FIG. 2 is an explanatory diagram showing a reflected light beam on the split detector of FIG.

FIG. 3 is an explanatory view showing a reflected light flux on the split detector of FIG.

FIG. 4 is a configuration diagram showing an example of an optical micro-displacement measuring device according to a conventional technique.

FIG. 5 is an explanatory diagram showing a light beam deviation when an object to be measured is tilted.

FIG. 6 is an explanatory diagram showing an emission beam of a semiconductor laser.

FIG. 7 is an explanatory diagram showing a beam intensity distribution of a semiconductor laser.

FIG. 8 is an explanatory diagram showing a beam intensity distribution of a semiconductor laser.

[Explanation of symbols]

 DESCRIPTION OF SYMBOLS 1 Semiconductor laser 2 Collimating lens 3 Polarization beam splitter 4 1/4 wavelength plate 5 Objective lens 6 DUT 7 Beam splitter 8A, 8B Critical angle prism 9A, 9B Divided light receiving element 10 1/2 wavelength plate

Claims (1)

[Claims] 1. An optical micro-displacement measuring device having an irradiation optical system for irradiating an object to be measured with a light beam from a semiconductor laser, and a focus error detection optical system for detecting a focus error by a reflected light beam from the object to be measured.

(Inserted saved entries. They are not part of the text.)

Background: an optimization exercise with open tools, aiming at small area, a short achievable clock period and few clock cycles per item. Do not read the settings as production practice. The RTL was checked by simulation tests, not by an equivalence proof against the original design.

<file path="config.mk">
export PLATFORM = sky130hd
export DESIGN_NAME = cz_quant
export DESIGN_NICKNAME = cz_quant
export VERILOG_FILES = /design/flow/design.v
export SDC_FILE = /design/flow/constraint.sdc
export NUM_CORES = 4
export LEC_CHECK = 0
export ABC_AREA = 1
export CAP_MARGIN = 20
export CORE_MARGIN = 2
export CORE_UTILIZATION = 60
export SLEW_MARGIN = 20
</file>
<file path="constraint.sdc">
create_clock -name core_clock -period 140.0 [get_ports {clk}]
set_input_delay 28.0000 -clock core_clock [delete_from_list [all_inputs] [get_ports {clk}]]
set_output_delay 28.0000 -clock core_clock [all_outputs]
set_load 0.01 [all_outputs]
</file>
From an optimization exercise on the open Yosys and OpenROAD flow, aimed at small area, a short achievable clock period and few clock cycles per item; shortcuts taken in it are not production practice. RTL that was checked went through simulation tests only; none was proved equivalent to the original.

// iris4_packer
module iris4_packer (
    input  wire         clk,
    input  wire         rst,
    input  wire         in_valid,
    output wire         in_ready,
    input  wire [31:0]  in_data,
    input  wire [15:0]  in_draw,
    input  wire         in_last,
    input  wire [1:0]   in_rnd,
    input  wire         in_sat,
    input  wire         in_flush,
    output wire         out_valid,
    input  wire         out_ready,
    output wire [7:0]   out_scale,
    output wire [127:0] out_codes,
    output wire [5:0]   out_nsat,
    output wire [5:0]   out_nflush,
    output wire [5:0]   out_nnan
);
export LEC_CHECK = 0
export CAP_MARGIN = 20
export CORE_MARGIN = 2
export CORE_UTILIZATION = 60
export CTS_CLUSTER_DIAMETER = 90
export CTS_CLUSTER_SIZE = 28
export PLACE_DENSITY = 0.72
export SLEW_MARGIN = 20
create_clock -name core_clock -period 40.0 [get_ports {clk}]
standard.sh (not shown) runs the stock make flow with config.mk's settings and CLKGATE_MAP_FILE= SYNTH_SCRIPT=/design/flow/synth_recipe.tcl, a recipe that flattens the netlist after the stock synthesis.
==> flow/flow/run.sh <==
#!/bin/bash
# Standard layout, with the ports buffered by a plain buffer and timing
# repair asked to leave more setup slack than the clock needs.
set -euo pipefail
export BUFFER_PORTS_ARGS="-buffer_cell sky130_fd_sc_hd__buf_2"
bash standard.sh SETUP_SLACK_MARGIN=30.8 SKIP_GATE_CLONING=1 finish > standard.log 2>&1
==> next run, changes <==
--- a/flow/design.v
+++ b/flow/design.v
@@ -279,37 +279,18 @@
     wire [7:0] cur1 = !t_last ? cur_scale : d1v1 ? d1s1 : accs;
     wire [1:0] crn0 = act     ? cur_rnd   : d1v0 ? d1r0 : accr;
     wire [1:0] crn1 = !t_last ? cur_rnd   : d1v1 ? d1r1 : accr;
     wire [4:0] d1c0 = xfer0 ? acc_cnt : d1_cnt;
     wire [4:0] d1c1 = xfer1 ? acc_cnt : d1_cnt;
     wire [4:0] accc = new0 ? (a_init ? 5'd0 : acc_cnt + 5'd1) : acc_cnt;
     wire [4:0] ccn0 = act     ? cur_cnt : d1v0 ? d1c0 : accc;
     wire [4:0] ccn1 = !t_last ? cur_cnt : d1v1 ? d1c1 : accc;
     integer i;
-    wire        hdr_ld = take && first;
-    wire [25:0] hdr_new = {cur_scale,
-                           d1_v ? (d1_scale == 8'hFF ? 6'd0 : d1_n) : acc_nsat,
-                           d1_v ? d1_nflush : acc_nfl,
-                           d1_v ? (d1_scale == 8'hFF ? d1_n : 6'd0) : acc_nnan};
-    reg  [127:0] codes_n;
-    reg          c_sel, c_clr;
-    always @* begin
-        for (i = 0; i < 32; i = i + 1) begin
-            c_sel = take && (idx == i);
-            c_clr = take && first;
-            codes_n[4*i +: 4] = ({4{c_sel}} & code) | ({4{!c_sel && !c_clr}} & codes[4*i +: 4]);
-        end
-    end
-    always @(posedge clk) begin
-        {scale, nsat, nflush, nnan} <= ({26{hdr_ld}} & hdr_new) |
-                                       ({26{!hdr_ld}} & {scale, nsat, nflush, nnan});
-        codes <= codes_n;
-    end
     always @(posedge clk) begin
         for (i = 1; i < NR; i = i + 1)
             ring[i] <= ring[i-1];
         ring[0]  <= in_ready ? in_slot : ring[NR-1];
         r0_last  <= in_last;
         r0_rnd   <= in_rnd;
         r0_sat   <= in_sat;
         r0_flush <= in_flush;
         if (rst) begin
@@ -360,18 +341,29 @@
                 d1_cnt    <= acc_cnt;
                 d1_n      <= acc_nb ? acc_nnn : acc_nov;
                 d1_nflush <= acc_nfl;
             end else if (d1_take) begin
                 d1_v <= 1'b0;
             end
             if (ovalid && out_ready)
                 ovalid <= 1'b0;
             if (take) begin
+                if (first) begin
+                    scale   <= cur_scale;
+                    nsat    <= d1_v ? (d1_scale == 8'hFF ? 6'd0 : d1_n) : acc_nsat;
+                    nflush  <= d1_v ? d1_nflush : acc_nfl;
+                    nnan    <= d1_v ? (d1_scale == 8'hFF ? d1_n : 6'd0) : acc_nnan;
+                end
+                for (i = 0; i < 32; i = i + 1)
+                    if (i == idx)
+                        codes[4*i +: 4] <= code;
+                    else if (first)
+                        codes[4*i +: 4] <= 4'h0;
                 if (t_last) begin
                     ovalid <= 1'b1;
                     act    <= 1'b0;
                     idx    <= 5'd0;
                 end else begin
                     act    <= 1'b1;
                     idx    <= idx + 5'd1;
                 end
             end
=> The changed run finished with timing, DRC and antenna clean. Routed wire length drops by about 8%. Setup slack is better by 0.065 ns. Final area climbs by about 0.3%. Hold slack is better by 0.0063 ns. Global-route usage drops by 1.7 points. Via count drops by 3.7%.
Testbench counts after the change, summed over its fixed seeds: cycles 61,642, blocks 2,048.
Only the layout flow was run in the first run of this note; the RTL was not checked for function there.

-- port drivers added, routing unchanged --
The flow's constraints put no driver on any port. The routed layouts listed below were extracted and timed again, unchanged, in two steps.
Step 1 (the two cells are an assumption about what drives the block):
set clk [get_ports {clk}]
set_driving_cell -lib_cell sky130_fd_sc_hd__clkbuf_16 $clk
set_driving_cell -lib_cell sky130_fd_sc_hd__buf_2 [delete_from_list [all_inputs] $clk]
Step 2 also shifts input and output timing later by t, the mid clock arrival at the registers, as if the neighbouring blocks saw the same clock.
a / b / c = ideal ports / drivers / drivers and shift; a / b = the first two.
run	t (ns)	setup WS [ns]	latest minus earliest clock arrival (ns)	slew at the worst register clock pin (ns)	worst data-port slew with drivers (ns)
the first run	0.728	30.631 / 30.563 / 29.948	0.039 / 0.039	0.11 / 0.11	0.09
the second run	0.717	30.697 / 30.635 / 30.189	0.065 / 0.064	0.11 / 0.11	0.09
After both steps every run listed still meets setup and hold. The setup slack of the first run, which loses most, moves by -0.068 ns with the drivers and by -0.683 ns with both steps.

And having a device for rotating the polarization direction of the light beam by 90 degrees, the polarization direction of the reflected light beam entering the split detector of the focus error detection optical system and the beam diameter in the direction parallel to the active layer of the semiconductor laser are An optical micro-displacement measuring device characterized in that they coincide with each other and these directions are orthogonal to a division line of a division detector.